> [EXERCISE MATERIALS]
## src/rtl/serial_rx_deframer.sv

```systemverilog
`default_nettype none
// +----------------------------------------------------------------------------+
// | serial_rx_deframer                                                         |
// | Hunts SOF 0x5A, captures N payload bits, checks EOF 0x0F, bursts words out. |
// | Rev 1.0                                                                    |
// +----------------------------------------------------------------------------+
module serial_rx_deframer #(
  parameter int data_width = 5,
  parameter int out_width  = 8
) (
  input  logic                 s_clk,
  input  logic                 rst_n,
  input  logic                 datain,
  input  logic                 dout_ready,
  output logic [out_width-1:0] dout,
  output logic                 dout_valid,
  output logic                 frame_err,
  output logic                 overrun
);

  localparam int N    = 1 << data_width;
  localparam int W    = N / out_width;
  localparam int IDXW = (W > 1) ? $clog2(W) : 1;
  localparam logic [7:0] c_SOF = 8'h5A;
  localparam logic [7:0] c_EOF = 8'h0F;

  typedef enum logic [1:0] {
    S_HUNT = 2'd0,
    S_DATA = 2'd1,
    S_EOF  = 2'd2
  } state_t;

  state_t                r_state;
  logic [6:0]            r_sr;
  logic [6:0]            r_eof;
  logic [data_width-1:0] r_cnt;
  logic [2:0]            r_dcnt;
  logic [N-1:0]          r_payload;
  logic [N-1:0]          r_obuf;
  logic [IDXW-1:0]       r_idx;
  logic                  r_valid;
  logic                  r_frame_err;
  logic                  r_overrun;

  logic [7:0] w_sr_next;
  logic [7:0] w_eof_next;
  logic       w_xfer;
  logic       w_last;
  logic       w_buf_free;
  logic       w_eof_done;
  logic       w_good;
  logic       w_load;

  always_comb begin
    w_sr_next  = {r_sr, datain};
    w_eof_next = {r_eof, datain};
    w_xfer     = r_valid && dout_ready;
    w_last     = w_xfer && (r_idx == IDXW'(W - 1));
    // Draining the final word on this edge frees the buffer for a new frame.
    w_buf_free = !r_valid || w_last;
    w_eof_done = (r_state == S_EOF) && (r_dcnt == 3'd7);
    w_good     = (w_eof_next == c_EOF);
    w_load     = w_eof_done && w_good && w_buf_free;
  end

  assign dout       = r_obuf[out_width-1:0];
  assign dout_valid = r_valid;
  assign frame_err  = r_frame_err;
  assign overrun    = r_overrun;

  always_ff @(posedge s_clk or negedge rst_n) begin
    if (!rst_n) begin
      r_state     <= S_HUNT;
      r_sr        <= '0;
      r_eof       <= '0;
      r_cnt       <= '0;
      r_dcnt      <= '0;
      r_payload   <= '0;
      r_obuf      <= '0;
      r_idx       <= '0;
      r_valid     <= 1'b0;
      r_frame_err <= 1'b0;
      r_overrun   <= 1'b0;
    end else begin
      r_frame_err <= 1'b0;
      r_overrun   <= 1'b0;

      case (r_state)
        S_HUNT: begin
          r_sr <= w_sr_next[6:0];
          if (w_sr_next == c_SOF) begin
            r_state <= S_DATA;
            r_cnt   <= '0;
          end
        end
        S_DATA: begin
          r_payload[r_cnt] <= datain;
          r_cnt            <= r_cnt + data_width'(1);
          if (r_cnt == data_width'(N - 1)) begin
            r_state <= S_EOF;
            r_dcnt  <= '0;
          end
        end
        S_EOF: begin
          r_eof  <= w_eof_next[6:0];
          r_dcnt <= r_dcnt + 3'd1;
          if (r_dcnt == 3'd7) begin
            // Clearing sr keeps EOF bits out of the next SOF search.
            r_state <= S_HUNT;
            r_sr    <= '0;
            if (!w_good)
              r_frame_err <= 1'b1;
            else if (!w_buf_free)
              r_overrun <= 1'b1;
          end
        end
        default: r_state <= S_HUNT;
      endcase

      if (w_load) begin
        r_obuf  <= r_payload;
        r_idx   <= '0;
        r_valid <= 1'b1;
      end else if (w_xfer) begin
        r_obuf <= r_obuf >> out_width;
        if (w_last) begin
          r_valid <= 1'b0;
          r_idx   <= '0;
        end else begin
          r_idx <= r_idx + IDXW'(1);
        end
      end
    end
  end

endmodule
`default_nettype wire

```

## config.mk

```make
export PLATFORM = sky130hd
export DESIGN_NAME = serial_rx_deframer
export DESIGN_NICKNAME = d
export VERILOG_FILES = /design/src/rtl/serial_rx_deframer.sv
export SDC_FILE = /design/constraint.sdc
export NUM_CORES = 1
export LEC_CHECK = 0
export CAP_MARGIN = 40
export CORE_UTILIZATION = 55
export CTS_BUF_LIST = sky130_fd_sc_hd__clkbuf_2 sky130_fd_sc_hd__clkbuf_4 sky130_fd_sc_hd__clkbuf_8
export DETAILED_ROUTE_END_ITERATION = 10
export PLACE_DENSITY = 0.75
export SKIP_LAST_GASP = 1
export SLEW_MARGIN = 20
export SYNTH_ARGS = -nofsm -noshare
export SYNTH_HDL_FRONTEND = slang
export SYNTH_SLANG_ARGS = --single-unit
```

## constraint.sdc

```tcl
create_clock -name s_clk -period 2.21 [get_ports s_clk]
set_input_delay 0.5525 -clock s_clk [delete_from_list [all_inputs] [get_ports s_clk]]
set_output_delay 0.5525 -clock s_clk [all_outputs]
set_load 0.01 [all_outputs]
```

==> flow_summary.ini <==
[run_status]
outcome = finished clean

[grt]
grt_pass1_vias = 2637
top_usage_layer = met2
grt_usage_pct = 19.8
overflow = 0
grt_max_degree = 44
grt_pass1_wl_um = 12900
use_met3_pct = 3.98
use_met2_pct = 32.2
grtUsageMet1_pct = 26.6
antenna_found_initial = 0

[final_layout]
nets = 383
nFillCells = 636
drive_gt1_share_pct = 28.7
multi_input_area_um2 = 1920
final-seq-area_um2 = 2330
area_delta_synth_final_pct = 8.64
antennaDiodeCount = 0
final_common_cell = dfrtp_1
mostFrequentLayoutCells = 93 x dfrtp_1, 61 x mux2_2, 56 x nand2_1
fin_util_pct = 62.2

[die]
core_um2 = 7770
die_w_um = 91.9
initial_core_util_pct = 57.2
fp-row-count = 32
dieArea_um2 = 8440
ios = 15
die_h_um = 91.9

[timing]
rsz0062_at_grt = false
fin_ws_ps = 343
min_period_over_period_pct = 84.5
hold_viol = 0
drv_slew = 0
hold_ws_ps = 122
tightest_slew_ps = 649
relSlewSlack_pct = 56.7
fmax_mhz = 536
period_needed_ps = 1870
setup_violations = 0
skew_ps = 10.7
setup_tns_ps = 0

[synth]
synthCells = 367
synth-async-reset-ratio_pct = 100
syn_area_um2 = 4440
ys_types = 41
synth_nets = 379
syn-mean-instance-area_um2 = 12.1
seq_area_frac_synth_pct = 52.4
ys_warn_count = 0
synth-seq-cells = 93
synth_edf_count = 0
synthFlopType = dfrtp_1

[clocking]
clock_insertion_delay_worst_skew_ps = 360
ctsHoldBuffers = 0
clkTransAtPathRegs_ps = 100
cts_sinks = 93
post_cts_buffers = 0
cts_buffers = 9
post_cts_resized = 0
cts_buffer_depth = 2
cts_max_level = 3
root_buffer = clkbuf_8
cts_tree = done

[detailed_routing]
viasPerCell = 5.45
dr_total_vias = 2603
drc_errors = 0
wl_per_cell_um = 15.8
drt_iter0_markers = 155
drt_wl_total_um = 7550
dr.pass1.iters = 4
ant_nets = 0

[critical_path]
worst-path-max-fanout = 23
crit_path_start_kind = flip-flop
reg2regPathDepth = 6
criticalPathCategory = reg2reg
required_ps = 2460
cp.arrival_ps = 2120
reg2reg_slack_ps = 340
end_kind = flip-flop
reg2reg_to = r_obuf[8]
timing.rr.start = r_dcnt[0]

[power_and_ir_drop]
ir_drop_mv = 0.571
powerDensity_nw_per_um2 = 910
p_leak_nw = 2.36
power_mw = 4.40

[placement]
hpwl_um = 4980
portBuffers = 14
pre_cts_slack_ps = 74.1
gp_congestion = 0.791

[flow_run]
drv_cap = 0

[hold_path]
hold_path.class = in2async
==> kinds of logic after synthesis <==
logic type	synth area share, %
muxes	24.2
adders and majority gates	2.25
and+or+nand+nor	12.9
buffers and inverters	4.53
AOI/OAI and AO/OA	3.69
DFF	52.4
==> cell usage after synthesis (2+ instances only) <==
library cell  instances  area share, %
ha_1                  8            2.3
nand3b_1              9            1.5
nor2b_1               2           0.28
inv_1                12            1.0
nand2b_1              2           0.28
nand3_1               4           0.45
mux2_4               20            6.8
buf_6                 2           0.51
a21oi_1               4           0.45
nor2_1               22            1.9
nand2_1              56            4.7
o21ai_0               2           0.23
buf_4                 8            1.4
buf_2                 4           0.45
o22ai_1               3           0.42
nor3b_1               4           0.68
dfrtp_1              93             52
clkbuf_1             12            1.0
a22o_1                7            1.4
mux2i_1               9            2.0
mux2_2               61             15
and3b_1               4           0.79
==> critical path: stages, from the launching register on <==
cell	delay (ps)
dfrtp_1	420
ha_1	210
ha_1	230
nand3b_1	140
nand4b_4	190
buf_12	210
mux2_2	350
==> routing by layer <==
| metal | wire, µm | vias up | share of wire, % |
|---|---|---|---|
| li1 | - | 1257 | - |
| met1 | 3610 | 1316 | 48 |
| met2 | 3690 | 22 | 49 |
| met3 | 140 | 8 | 1.9 |
| met4 | 110 | 0 | 1.5 |
| met5 | 0 | - | 0 |
==> worst max-delay path by stage <==
stage,from,end,depth (start not counted)
after global routing,r_dcnt[0],r_obuf[8],6
after global placement,datain,r_obuf[1],5
after detailed placement,dout_ready,r_obuf[7],5
final,r_dcnt[0],r_obuf[8],6
after CTS,dout_valid,dout_valid,1
after floorplan,dout_ready,r_obuf[12],4
==> cell type report <==
cell class | count | share of cell area [%]
inverter | 12 | 0.933
multi-input combinational | 234 | 39.7
tap | 102 | 2.64
clock buffer | 9 | 2.57
clock inverter | 7 | 1.01
sequential | 93 | 48.2
timing repair buffer | 21 | 4.98
==> registers in the layout (all words and copies together), names as in the netlist <==
name        cells
frame_err       1
r_dcnt          3
r_state         2
r_obuf         32
r_payload      32
dout_valid      1
r_eof           7
r_idx           2
r_sr            7
r_cnt           5
overrun         1
==> through the flow <==
stage          cell area (µm²)  std cells
2_1_floorplan             4440        367
3_3_place_gp              4660        462
3_5_place_dp              4660        462
4_1_cts                   4830        478
5_1_grt                   4830        478
6_report                  4830        478
==> where the power goes <==
part | internal, mW | switching [mW]
logic | 0.485 | 0.509
clock network | 0.413 | 0.613
registers | 2.05 | 0.325
Power figures use the tool's default switching activity.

> [TASK] Where does the word "parameter" occur in the data? Copy every line that has it.

> [EXPECTED OUTPUT]
  parameter int data_width = 5,
  parameter int out_width  = 8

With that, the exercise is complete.